- _Excerpted records_
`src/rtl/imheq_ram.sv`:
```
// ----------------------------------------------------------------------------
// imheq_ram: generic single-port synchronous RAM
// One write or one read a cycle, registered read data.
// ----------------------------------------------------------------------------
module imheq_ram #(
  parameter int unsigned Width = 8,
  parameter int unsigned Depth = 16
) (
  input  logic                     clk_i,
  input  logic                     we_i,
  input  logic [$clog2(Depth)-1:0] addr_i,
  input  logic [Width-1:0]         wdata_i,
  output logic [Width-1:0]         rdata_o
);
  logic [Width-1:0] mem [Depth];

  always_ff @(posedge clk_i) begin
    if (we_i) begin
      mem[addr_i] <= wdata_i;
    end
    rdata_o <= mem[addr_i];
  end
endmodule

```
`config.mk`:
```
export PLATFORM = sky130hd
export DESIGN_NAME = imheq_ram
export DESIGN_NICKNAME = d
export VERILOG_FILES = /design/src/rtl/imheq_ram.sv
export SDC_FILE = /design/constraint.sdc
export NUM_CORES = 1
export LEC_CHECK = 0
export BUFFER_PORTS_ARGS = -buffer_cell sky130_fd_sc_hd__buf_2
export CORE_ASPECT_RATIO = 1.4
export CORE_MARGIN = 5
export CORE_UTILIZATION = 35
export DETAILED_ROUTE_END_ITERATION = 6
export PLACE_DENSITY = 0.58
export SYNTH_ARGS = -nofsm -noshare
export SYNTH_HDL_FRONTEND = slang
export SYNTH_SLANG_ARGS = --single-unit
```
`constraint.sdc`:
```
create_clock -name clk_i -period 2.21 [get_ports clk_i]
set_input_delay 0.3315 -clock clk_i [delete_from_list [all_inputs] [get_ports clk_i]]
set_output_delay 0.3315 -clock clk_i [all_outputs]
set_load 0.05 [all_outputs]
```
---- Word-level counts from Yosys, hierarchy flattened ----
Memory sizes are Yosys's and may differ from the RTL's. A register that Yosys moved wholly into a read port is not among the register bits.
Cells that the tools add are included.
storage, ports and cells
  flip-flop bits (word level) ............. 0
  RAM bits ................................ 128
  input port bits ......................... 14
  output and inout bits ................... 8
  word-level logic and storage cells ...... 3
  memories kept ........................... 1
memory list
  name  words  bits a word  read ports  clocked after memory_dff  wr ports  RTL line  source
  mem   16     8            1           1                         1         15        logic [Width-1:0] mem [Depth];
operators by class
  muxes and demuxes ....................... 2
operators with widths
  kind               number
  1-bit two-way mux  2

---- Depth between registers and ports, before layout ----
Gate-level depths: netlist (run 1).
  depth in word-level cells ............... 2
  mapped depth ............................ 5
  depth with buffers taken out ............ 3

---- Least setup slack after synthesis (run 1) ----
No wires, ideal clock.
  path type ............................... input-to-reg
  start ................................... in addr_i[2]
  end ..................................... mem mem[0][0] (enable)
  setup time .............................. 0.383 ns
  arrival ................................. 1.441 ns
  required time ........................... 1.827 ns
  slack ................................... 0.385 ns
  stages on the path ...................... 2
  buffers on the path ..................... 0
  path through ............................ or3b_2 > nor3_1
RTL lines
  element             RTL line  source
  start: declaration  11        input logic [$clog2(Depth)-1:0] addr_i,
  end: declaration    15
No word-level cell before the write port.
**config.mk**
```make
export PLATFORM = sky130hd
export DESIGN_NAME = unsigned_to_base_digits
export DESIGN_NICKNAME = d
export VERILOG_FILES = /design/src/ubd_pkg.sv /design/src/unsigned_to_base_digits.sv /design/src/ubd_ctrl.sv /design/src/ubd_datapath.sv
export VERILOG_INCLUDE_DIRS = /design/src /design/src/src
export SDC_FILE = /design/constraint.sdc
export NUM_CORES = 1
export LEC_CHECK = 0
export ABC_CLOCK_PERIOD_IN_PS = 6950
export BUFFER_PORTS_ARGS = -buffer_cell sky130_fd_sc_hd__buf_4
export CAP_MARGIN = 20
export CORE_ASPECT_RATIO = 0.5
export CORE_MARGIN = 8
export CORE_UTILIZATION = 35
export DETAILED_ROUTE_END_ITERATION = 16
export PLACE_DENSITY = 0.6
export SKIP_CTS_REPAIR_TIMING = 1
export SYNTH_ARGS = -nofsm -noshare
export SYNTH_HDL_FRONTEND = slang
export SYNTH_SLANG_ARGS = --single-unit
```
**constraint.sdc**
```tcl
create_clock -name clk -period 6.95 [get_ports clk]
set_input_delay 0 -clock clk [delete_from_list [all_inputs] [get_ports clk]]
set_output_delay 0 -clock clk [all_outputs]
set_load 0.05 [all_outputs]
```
* * *
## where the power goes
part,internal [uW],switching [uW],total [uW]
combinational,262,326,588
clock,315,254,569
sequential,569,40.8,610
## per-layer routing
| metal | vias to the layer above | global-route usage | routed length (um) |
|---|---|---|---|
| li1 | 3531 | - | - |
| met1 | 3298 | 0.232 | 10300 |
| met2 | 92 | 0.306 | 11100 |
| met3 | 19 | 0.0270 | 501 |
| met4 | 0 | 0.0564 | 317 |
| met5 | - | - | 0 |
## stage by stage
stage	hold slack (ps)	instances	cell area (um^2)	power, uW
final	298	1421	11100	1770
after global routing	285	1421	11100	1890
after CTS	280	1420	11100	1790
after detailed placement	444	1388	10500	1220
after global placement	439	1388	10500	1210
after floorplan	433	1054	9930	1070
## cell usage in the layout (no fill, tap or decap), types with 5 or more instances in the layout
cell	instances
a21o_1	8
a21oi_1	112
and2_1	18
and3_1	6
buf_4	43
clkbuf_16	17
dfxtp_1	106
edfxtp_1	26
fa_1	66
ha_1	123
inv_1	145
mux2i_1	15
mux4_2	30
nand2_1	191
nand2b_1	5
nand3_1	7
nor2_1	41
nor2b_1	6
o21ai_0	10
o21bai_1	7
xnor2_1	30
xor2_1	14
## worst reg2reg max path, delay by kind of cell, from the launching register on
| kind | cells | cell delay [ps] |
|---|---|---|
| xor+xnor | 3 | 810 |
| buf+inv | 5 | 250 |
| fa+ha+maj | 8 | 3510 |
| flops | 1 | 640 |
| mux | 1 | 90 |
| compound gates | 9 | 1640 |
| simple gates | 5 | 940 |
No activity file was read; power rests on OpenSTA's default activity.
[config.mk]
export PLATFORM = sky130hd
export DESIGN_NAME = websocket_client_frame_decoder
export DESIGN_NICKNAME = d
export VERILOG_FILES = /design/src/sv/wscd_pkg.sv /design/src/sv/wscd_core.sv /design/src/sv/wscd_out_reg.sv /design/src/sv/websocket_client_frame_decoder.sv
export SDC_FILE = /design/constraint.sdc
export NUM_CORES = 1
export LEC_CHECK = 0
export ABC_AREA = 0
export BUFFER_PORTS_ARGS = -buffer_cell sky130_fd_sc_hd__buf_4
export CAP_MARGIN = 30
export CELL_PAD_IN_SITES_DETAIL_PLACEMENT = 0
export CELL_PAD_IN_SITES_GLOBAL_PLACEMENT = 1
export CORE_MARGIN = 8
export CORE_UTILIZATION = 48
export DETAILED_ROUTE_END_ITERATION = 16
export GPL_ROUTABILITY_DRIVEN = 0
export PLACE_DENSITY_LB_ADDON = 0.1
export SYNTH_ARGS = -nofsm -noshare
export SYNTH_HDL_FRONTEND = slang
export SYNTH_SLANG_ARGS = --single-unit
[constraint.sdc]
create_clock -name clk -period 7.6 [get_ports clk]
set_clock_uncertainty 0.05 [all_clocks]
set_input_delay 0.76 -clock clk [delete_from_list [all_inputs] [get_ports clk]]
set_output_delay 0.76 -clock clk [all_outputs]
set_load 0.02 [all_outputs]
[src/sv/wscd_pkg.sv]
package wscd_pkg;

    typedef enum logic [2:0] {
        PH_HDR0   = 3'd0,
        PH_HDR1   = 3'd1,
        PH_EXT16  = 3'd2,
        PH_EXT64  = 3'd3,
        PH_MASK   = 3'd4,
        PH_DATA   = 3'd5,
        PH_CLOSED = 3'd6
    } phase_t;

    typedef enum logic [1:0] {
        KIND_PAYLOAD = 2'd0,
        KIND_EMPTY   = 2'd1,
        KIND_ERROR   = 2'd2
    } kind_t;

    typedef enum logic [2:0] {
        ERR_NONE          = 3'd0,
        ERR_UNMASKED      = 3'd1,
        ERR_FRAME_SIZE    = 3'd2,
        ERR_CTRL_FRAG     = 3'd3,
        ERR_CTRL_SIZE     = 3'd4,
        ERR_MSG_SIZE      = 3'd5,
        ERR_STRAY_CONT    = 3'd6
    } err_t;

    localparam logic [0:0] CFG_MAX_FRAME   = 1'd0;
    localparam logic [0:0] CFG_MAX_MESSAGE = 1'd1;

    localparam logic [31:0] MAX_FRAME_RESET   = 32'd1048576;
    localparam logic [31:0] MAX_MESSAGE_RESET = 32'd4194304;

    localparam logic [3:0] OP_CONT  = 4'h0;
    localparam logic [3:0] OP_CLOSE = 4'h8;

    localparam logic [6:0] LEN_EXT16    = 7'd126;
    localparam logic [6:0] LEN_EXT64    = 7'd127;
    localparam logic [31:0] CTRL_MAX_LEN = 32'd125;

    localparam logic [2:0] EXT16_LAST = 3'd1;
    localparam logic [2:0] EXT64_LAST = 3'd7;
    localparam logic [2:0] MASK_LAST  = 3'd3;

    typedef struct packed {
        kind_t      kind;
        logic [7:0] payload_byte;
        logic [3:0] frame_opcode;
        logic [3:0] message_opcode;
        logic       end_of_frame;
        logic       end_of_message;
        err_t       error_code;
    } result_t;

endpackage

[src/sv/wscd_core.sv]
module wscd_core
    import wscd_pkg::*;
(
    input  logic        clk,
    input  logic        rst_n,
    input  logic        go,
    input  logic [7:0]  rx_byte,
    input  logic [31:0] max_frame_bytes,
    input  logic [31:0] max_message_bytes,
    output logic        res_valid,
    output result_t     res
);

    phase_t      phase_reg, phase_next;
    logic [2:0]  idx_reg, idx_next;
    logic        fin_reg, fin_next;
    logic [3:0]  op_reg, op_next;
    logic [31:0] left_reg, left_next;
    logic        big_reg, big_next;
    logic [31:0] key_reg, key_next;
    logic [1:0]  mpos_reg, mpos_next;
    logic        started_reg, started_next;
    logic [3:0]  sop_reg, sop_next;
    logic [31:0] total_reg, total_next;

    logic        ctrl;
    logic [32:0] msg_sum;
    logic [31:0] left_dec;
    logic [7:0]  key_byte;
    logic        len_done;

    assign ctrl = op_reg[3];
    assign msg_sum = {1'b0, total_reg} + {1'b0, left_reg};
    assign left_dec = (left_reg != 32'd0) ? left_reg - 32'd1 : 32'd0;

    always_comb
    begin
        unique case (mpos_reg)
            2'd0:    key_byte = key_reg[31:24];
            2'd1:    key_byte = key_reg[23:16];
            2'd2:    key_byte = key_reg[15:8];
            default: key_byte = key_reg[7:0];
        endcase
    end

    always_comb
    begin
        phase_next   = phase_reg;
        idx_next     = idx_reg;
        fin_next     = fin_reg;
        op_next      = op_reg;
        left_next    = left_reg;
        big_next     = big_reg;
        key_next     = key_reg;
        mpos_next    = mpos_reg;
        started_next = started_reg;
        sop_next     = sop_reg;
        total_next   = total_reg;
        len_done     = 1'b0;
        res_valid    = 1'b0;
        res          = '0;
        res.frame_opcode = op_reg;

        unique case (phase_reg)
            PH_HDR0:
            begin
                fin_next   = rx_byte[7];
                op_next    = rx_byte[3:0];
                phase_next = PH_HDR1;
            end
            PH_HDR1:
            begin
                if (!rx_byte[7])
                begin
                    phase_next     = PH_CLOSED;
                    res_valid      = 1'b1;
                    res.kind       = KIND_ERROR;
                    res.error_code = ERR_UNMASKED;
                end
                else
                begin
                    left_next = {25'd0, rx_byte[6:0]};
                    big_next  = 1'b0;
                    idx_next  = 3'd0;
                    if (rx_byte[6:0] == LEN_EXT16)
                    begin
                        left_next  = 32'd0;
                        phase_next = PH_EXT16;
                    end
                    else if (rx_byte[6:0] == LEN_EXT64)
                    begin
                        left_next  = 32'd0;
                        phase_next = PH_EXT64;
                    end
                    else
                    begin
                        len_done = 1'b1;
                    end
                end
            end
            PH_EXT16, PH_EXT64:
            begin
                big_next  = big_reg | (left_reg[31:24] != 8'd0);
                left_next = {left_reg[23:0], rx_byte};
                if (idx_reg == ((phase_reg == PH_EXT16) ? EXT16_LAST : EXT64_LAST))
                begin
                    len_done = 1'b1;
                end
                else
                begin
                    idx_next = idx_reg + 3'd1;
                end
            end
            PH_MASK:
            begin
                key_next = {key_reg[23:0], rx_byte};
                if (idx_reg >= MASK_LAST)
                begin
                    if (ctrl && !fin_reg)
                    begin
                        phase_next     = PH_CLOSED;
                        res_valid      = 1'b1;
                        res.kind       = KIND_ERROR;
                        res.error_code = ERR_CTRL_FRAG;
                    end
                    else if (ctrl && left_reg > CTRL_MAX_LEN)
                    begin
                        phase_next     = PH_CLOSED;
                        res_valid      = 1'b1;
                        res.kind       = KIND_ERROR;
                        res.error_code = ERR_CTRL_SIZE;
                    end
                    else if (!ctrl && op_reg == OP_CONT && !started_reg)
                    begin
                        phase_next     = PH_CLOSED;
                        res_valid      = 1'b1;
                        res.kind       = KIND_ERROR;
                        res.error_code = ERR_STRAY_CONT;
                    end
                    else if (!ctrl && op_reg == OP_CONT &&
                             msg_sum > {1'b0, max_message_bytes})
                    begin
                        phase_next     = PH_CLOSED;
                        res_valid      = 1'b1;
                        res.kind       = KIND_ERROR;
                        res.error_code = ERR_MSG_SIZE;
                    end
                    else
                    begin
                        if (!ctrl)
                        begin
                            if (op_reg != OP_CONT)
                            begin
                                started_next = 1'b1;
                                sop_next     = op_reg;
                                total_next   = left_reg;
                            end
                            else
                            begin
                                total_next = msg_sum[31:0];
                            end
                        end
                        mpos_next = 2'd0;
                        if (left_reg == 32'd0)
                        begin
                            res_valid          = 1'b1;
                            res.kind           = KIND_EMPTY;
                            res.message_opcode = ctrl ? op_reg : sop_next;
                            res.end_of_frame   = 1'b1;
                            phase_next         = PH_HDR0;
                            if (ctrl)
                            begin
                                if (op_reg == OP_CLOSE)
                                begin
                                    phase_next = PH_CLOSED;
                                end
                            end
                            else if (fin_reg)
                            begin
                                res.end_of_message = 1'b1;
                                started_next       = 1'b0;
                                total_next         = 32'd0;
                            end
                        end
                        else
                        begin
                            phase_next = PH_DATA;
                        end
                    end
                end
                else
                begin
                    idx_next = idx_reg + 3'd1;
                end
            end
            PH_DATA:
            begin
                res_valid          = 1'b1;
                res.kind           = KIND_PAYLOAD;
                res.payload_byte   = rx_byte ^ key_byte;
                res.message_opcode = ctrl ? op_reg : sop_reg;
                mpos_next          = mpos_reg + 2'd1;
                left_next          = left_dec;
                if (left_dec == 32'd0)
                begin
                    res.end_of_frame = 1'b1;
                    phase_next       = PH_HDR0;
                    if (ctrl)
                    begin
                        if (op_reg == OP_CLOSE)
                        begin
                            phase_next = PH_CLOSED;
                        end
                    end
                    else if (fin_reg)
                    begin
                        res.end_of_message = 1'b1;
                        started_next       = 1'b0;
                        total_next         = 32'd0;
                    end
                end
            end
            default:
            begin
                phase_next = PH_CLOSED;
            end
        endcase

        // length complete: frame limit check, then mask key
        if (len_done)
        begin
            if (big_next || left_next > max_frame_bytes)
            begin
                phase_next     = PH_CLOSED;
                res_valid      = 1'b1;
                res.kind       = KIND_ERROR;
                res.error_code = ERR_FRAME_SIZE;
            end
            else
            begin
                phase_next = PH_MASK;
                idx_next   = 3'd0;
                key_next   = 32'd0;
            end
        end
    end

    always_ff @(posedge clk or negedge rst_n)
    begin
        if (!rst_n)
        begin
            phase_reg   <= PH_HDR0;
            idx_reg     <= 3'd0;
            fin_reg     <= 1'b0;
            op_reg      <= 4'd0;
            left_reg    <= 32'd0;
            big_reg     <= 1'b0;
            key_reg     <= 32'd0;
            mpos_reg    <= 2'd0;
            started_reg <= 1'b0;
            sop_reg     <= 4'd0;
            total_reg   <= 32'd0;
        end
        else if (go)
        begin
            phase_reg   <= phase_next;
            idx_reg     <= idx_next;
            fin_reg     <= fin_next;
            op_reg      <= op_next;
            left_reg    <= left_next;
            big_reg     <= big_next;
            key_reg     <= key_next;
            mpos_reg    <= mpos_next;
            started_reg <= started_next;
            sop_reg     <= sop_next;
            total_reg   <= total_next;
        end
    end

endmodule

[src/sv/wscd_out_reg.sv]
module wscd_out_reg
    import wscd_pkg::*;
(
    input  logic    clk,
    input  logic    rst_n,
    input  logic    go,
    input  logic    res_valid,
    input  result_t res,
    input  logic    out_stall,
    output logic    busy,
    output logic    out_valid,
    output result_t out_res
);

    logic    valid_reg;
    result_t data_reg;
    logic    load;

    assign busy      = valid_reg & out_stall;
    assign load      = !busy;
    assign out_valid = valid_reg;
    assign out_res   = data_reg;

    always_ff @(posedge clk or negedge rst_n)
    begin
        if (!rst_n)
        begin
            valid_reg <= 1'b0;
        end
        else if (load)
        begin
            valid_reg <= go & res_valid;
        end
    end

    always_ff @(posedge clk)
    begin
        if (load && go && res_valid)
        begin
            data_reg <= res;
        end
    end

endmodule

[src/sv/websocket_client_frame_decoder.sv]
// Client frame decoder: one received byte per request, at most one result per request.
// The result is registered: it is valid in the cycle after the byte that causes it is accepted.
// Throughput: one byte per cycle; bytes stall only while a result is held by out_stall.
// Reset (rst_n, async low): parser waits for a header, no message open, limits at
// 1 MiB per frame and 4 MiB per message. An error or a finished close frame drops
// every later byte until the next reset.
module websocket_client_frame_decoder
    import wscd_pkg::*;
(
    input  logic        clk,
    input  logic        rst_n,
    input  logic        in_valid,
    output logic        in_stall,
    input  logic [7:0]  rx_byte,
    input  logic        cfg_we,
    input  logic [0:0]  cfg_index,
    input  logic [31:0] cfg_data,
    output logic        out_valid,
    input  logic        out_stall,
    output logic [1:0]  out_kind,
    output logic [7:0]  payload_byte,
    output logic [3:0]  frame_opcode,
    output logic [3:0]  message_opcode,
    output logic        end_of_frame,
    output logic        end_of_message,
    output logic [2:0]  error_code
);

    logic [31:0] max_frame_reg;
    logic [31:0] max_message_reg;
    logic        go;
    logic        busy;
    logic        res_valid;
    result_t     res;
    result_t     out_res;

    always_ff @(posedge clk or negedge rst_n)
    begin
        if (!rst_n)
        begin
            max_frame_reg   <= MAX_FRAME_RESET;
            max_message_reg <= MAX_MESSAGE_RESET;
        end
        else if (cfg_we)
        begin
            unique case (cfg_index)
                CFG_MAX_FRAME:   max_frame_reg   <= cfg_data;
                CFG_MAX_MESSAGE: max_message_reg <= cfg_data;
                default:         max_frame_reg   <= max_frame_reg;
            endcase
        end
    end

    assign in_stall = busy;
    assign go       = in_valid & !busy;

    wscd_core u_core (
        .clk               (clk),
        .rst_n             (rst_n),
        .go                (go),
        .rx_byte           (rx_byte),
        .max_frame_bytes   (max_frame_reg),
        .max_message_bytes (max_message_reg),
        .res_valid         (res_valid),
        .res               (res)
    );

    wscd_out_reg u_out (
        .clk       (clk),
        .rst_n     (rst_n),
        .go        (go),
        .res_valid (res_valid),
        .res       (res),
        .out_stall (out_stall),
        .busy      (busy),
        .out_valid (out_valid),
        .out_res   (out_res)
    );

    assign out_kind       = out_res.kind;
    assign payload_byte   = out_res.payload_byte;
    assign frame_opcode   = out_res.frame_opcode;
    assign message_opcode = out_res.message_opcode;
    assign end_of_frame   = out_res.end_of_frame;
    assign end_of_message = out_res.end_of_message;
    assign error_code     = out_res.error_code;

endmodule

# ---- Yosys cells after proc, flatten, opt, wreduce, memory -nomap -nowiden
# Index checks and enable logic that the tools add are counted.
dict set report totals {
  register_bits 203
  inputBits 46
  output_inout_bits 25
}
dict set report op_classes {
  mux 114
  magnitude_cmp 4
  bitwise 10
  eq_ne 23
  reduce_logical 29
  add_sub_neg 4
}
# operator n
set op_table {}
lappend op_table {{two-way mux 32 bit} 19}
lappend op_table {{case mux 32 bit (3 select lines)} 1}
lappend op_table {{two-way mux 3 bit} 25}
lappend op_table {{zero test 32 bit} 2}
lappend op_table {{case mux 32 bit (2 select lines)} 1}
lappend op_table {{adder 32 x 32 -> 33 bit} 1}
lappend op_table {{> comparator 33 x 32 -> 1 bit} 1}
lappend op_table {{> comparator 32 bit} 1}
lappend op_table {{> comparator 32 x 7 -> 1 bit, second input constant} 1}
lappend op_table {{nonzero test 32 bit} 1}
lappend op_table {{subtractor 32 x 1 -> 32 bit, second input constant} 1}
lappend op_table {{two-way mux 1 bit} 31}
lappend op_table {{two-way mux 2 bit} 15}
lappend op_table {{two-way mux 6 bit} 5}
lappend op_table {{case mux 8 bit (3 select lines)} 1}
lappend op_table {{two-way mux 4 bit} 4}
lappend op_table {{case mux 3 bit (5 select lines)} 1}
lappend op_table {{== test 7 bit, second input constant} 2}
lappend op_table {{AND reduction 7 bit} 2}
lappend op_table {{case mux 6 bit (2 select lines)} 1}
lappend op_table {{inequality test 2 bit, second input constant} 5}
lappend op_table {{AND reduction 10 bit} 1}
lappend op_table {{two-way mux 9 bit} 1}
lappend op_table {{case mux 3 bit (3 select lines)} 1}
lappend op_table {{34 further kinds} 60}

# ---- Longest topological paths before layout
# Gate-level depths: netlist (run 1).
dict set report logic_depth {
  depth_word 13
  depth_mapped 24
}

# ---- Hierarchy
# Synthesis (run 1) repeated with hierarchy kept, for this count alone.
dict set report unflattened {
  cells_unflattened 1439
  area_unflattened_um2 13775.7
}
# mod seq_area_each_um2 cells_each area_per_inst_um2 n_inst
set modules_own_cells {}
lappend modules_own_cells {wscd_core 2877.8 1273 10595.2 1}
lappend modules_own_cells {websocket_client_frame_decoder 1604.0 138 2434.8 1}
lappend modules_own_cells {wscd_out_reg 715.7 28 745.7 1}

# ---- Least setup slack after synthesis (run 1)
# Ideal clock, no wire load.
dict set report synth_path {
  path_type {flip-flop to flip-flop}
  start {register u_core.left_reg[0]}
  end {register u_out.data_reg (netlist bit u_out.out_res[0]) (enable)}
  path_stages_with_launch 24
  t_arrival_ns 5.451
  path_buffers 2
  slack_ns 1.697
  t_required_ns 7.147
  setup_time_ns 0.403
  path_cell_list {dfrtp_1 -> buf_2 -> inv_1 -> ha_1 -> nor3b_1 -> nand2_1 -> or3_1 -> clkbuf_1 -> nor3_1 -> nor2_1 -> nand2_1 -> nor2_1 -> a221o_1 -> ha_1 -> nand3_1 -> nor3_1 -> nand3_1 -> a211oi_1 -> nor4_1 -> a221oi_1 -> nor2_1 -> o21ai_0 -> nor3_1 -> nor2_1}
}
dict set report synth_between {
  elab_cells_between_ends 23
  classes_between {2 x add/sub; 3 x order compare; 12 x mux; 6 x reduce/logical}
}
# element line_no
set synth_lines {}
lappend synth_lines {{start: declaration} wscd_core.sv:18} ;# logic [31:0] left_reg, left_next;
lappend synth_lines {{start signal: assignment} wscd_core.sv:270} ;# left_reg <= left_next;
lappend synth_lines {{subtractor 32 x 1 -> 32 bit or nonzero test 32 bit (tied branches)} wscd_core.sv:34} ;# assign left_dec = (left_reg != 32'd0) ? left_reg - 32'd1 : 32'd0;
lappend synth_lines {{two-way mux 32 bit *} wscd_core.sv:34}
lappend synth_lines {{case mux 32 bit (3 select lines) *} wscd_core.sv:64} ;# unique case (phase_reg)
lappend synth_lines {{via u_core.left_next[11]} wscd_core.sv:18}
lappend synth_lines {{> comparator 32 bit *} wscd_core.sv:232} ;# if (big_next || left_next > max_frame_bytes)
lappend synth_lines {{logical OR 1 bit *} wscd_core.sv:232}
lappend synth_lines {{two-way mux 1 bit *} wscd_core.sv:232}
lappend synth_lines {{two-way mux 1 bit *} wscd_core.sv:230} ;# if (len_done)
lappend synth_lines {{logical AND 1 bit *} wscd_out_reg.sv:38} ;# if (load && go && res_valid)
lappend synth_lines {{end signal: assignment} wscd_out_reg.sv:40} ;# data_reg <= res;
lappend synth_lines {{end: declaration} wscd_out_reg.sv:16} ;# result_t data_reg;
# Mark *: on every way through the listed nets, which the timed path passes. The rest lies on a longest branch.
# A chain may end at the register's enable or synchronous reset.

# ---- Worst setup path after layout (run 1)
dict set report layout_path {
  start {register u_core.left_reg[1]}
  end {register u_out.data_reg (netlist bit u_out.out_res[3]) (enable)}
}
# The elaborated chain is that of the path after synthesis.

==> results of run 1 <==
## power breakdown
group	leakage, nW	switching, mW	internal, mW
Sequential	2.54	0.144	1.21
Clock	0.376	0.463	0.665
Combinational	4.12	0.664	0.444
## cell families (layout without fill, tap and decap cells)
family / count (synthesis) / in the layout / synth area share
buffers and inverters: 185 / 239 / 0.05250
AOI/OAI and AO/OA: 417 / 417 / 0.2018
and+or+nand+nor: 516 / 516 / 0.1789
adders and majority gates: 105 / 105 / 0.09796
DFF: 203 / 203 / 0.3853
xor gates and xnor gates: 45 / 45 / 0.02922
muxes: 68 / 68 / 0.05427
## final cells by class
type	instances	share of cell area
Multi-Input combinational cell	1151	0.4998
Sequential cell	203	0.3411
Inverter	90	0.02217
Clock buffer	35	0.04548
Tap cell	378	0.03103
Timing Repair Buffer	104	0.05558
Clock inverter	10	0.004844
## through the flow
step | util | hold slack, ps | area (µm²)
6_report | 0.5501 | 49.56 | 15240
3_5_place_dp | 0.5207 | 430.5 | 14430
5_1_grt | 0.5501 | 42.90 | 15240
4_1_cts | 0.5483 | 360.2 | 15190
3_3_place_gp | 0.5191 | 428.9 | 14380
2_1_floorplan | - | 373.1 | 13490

- _Exercise directions_
Find the lines above that include the string "unique" and copy them.

- _Output_
        unique case (mpos_reg)
        unique case (phase_reg)
            unique case (cfg_index)
lappend synth_lines {{case mux 32 bit (3 select lines) *} wscd_core.sv:64} ;# unique case (phase_reg)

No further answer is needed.